Such reactions can form the basis of more complicated processes, for example epoxide formation is one of the key steps in the Darzens reaction.

==Halogenated halohydrin==

2,2,2-trichloroethanol

Compounds such as 2,2,2-trichloroethanol, which contain multiple geminal halogens adjacent to a hydroxyl group may be considered halohydrins (although, strictly speaking, they fail the IUPAC definition) as they possess similar chemistry. In particular they also undergo intramolecular cyclisation to form dihaloepoxy groups. These species are both highly reactive and synthetically useful, forming the basis of the Jocic–Reeve reaction, Bargellini reaction and Corey–Link reaction.

==Safety==
As with any functional group, the hazards of halohydrins are difficult to generalize as they may form part of an almost limitless series of compounds, with each structure having different pharmacology.
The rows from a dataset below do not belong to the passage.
===== src/rtl/pending_encoder32_5_pkg.sv =====
// Shared defaults, state encoding and popcount helper for the serial
// 32-to-5 request encoder.
package encoder_pkg;

    localparam int WIDTH_DEF = 32;
    localparam int IDX_W_DEF = $clog2(WIDTH_DEF);

    typedef enum logic {
        IDLE = 1'b0,
        EMIT = 1'b1
    } enc_state_t;

    function automatic logic [IDX_W_DEF:0] popcount(input logic [WIDTH_DEF-1:0] vec);
        logic [IDX_W_DEF:0] cnt;
        cnt = '0;
        for (int i = 0; i < WIDTH_DEF; i++) begin
            cnt = cnt + {{IDX_W_DEF{1'b0}}, vec[i]};
        end
        return cnt;
    endfunction

endpackage


===== src/rtl/pending_encoder32_5_if.sv =====
// Load/index handshake bundle between the request collector, the encoder
// and the index consumer.
interface pending_encoder32_5_if
    import encoder_pkg::*;
#(
    parameter int WIDTH = WIDTH_DEF,
    parameter int IDX_W = IDX_W_DEF
) ();

    logic             load_valid;
    logic             load_ready;
    logic [WIDTH-1:0] load_vec;
    logic             idx_valid;
    logic             idx_ready;
    logic [IDX_W-1:0] idx;
    logic             last;
    logic [IDX_W:0]   remaining;
    logic             busy;

    modport slave (
        input  load_valid,
        input  load_vec,
        input  idx_ready,
        output load_ready,
        output idx_valid,
        output idx,
        output last,
        output remaining,
        output busy
    );

    modport master (
        output load_valid,
        output load_vec,
        output idx_ready,
        input  load_ready,
        input  idx_valid,
        input  idx,
        input  last,
        input  remaining,
        input  busy
    );

endinterface


===== src/rtl/pending_encoder32_5_priority_enc.sv =====
// Combinational 32-to-5 lowest-set-bit encoder: four 8-to-3 group encoders
// and a 4-to-2 group select, the mirror of the 5-to-32 decoder tree.
module priority_enc32_5
    import encoder_pkg::*;
(
    input  logic [WIDTH_DEF-1:0] in,
    output logic [IDX_W_DEF-1:0] out,
    output logic                 any
);

    localparam int N_GRP = WIDTH_DEF / 8;

    function automatic logic [2:0] enc8(input logic [7:0] vec);
        logic [2:0] pos;
        pos = '0;
        for (int i = 7; i >= 0; i--) begin
            if (vec[i]) pos = 3'(i);
        end
        return pos;
    endfunction

    logic [N_GRP-1:0] grp_any;
    logic [2:0]       grp_idx [N_GRP];
    logic [1:0]       grp_sel;

    for (genvar g = 0; g < N_GRP; g++) begin : g_grp
        assign grp_any[g] = |in[8*g +: 8];
        assign grp_idx[g] = enc8(in[8*g +: 8]);
    end

    // Lowest populated group wins, matching bit-0-first priority.
    always_comb begin
        grp_sel = '0;
        for (int g = N_GRP - 1; g >= 0; g--) begin
            if (grp_any[g]) grp_sel = 2'(g);
        end
    end

    assign out = {grp_sel, grp_idx[grp_sel]};
    assign any = |grp_any;

endmodule


===== src/rtl/pending_encoder32_5.sv =====
// Serial request encoder: captures a multi-hot vector and hands out the
// index of each set bit, lowest first, one per idx handshake.
//
// state | meaning
// IDLE  | ready for a new vector, nothing pending
// EMIT  | presenting the lowest pending index until the last one is taken
module pending_encoder32_5
    import encoder_pkg::*;
#(
    parameter int WIDTH = WIDTH_DEF,
    parameter int IDX_W = IDX_W_DEF
) (
    input  logic clk,
    input  logic reset,
    pending_encoder32_5_if.slave bus
);

    localparam logic [IDX_W:0] REM_ONE = (IDX_W + 1)'(1);

    enc_state_t       state, state_nxt;
    logic [WIDTH-1:0] pending, pending_nxt;
    logic [IDX_W:0]   remaining, remaining_nxt;

    logic [IDX_W-1:0] enc_idx;
    logic             enc_any;
    logic             load_ready;
    logic             idx_valid;

    priority_enc32_5 u_prio (
        .in  (pending),
        .out (enc_idx),
        .any (enc_any)
    );

    always_ff @(posedge clk) begin
        if (reset) begin
            state     <= IDLE;
            pending   <= '0;
            remaining <= '0;
        end else begin
            state     <= state_nxt;
            pending   <= pending_nxt;
            remaining <= remaining_nxt;
        end
    end

    always_comb begin
        state_nxt     = state;
        pending_nxt   = pending;
        remaining_nxt = remaining;
        load_ready    = 1'b0;
        idx_valid     = 1'b0;
        case (state)
            IDLE: begin
                load_ready = 1'b1;
                // An all-zero vector is accepted but produces no indices.
                if (bus.load_valid && (|bus.load_vec)) begin
                    pending_nxt   = bus.load_vec;
                    remaining_nxt = popcount(bus.load_vec);
                    state_nxt     = EMIT;
                end
            end
            EMIT: begin
                idx_valid = 1'b1;
                if (bus.idx_ready) begin
                    pending_nxt[enc_idx] = 1'b0;
                    remaining_nxt        = remaining - REM_ONE;
                    if (remaining == REM_ONE) state_nxt = IDLE;
                end
                // Cannot happen while pending and remaining agree; recover
                // to IDLE rather than emit a phantom index forever.
                if (!enc_any) state_nxt = IDLE;
            end
            default: state_nxt = IDLE;
        endcase
    end

    assign bus.load_ready = load_ready;
    assign bus.idx_valid  = idx_valid;
    assign bus.idx        = (state == EMIT) ? enc_idx : '0;
    assign bus.last       = (state == EMIT) && (remaining == REM_ONE);
    assign bus.remaining  = remaining;
    assign bus.busy       = (state == EMIT);

endmodule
In general, simpler low molecular weight compounds are often toxic and carcinogenic (e.g. 2-chloroethanol, 3-MCPD) by virtue of being alkylating agents. This reactivity can be put to good use, for instance in the anti-cancer drug mitobronitol. A number of synthetic corticosteroids exist bearing a fluorohydrin motif (triamcinolone, dexamethasone).

==Misnomers==
Despite their rather suggestive names epichlorohydrin and sulfuric chlorohydrin are not halohydrins, although the former is most commonly produced using a chlorohydrin intermediate.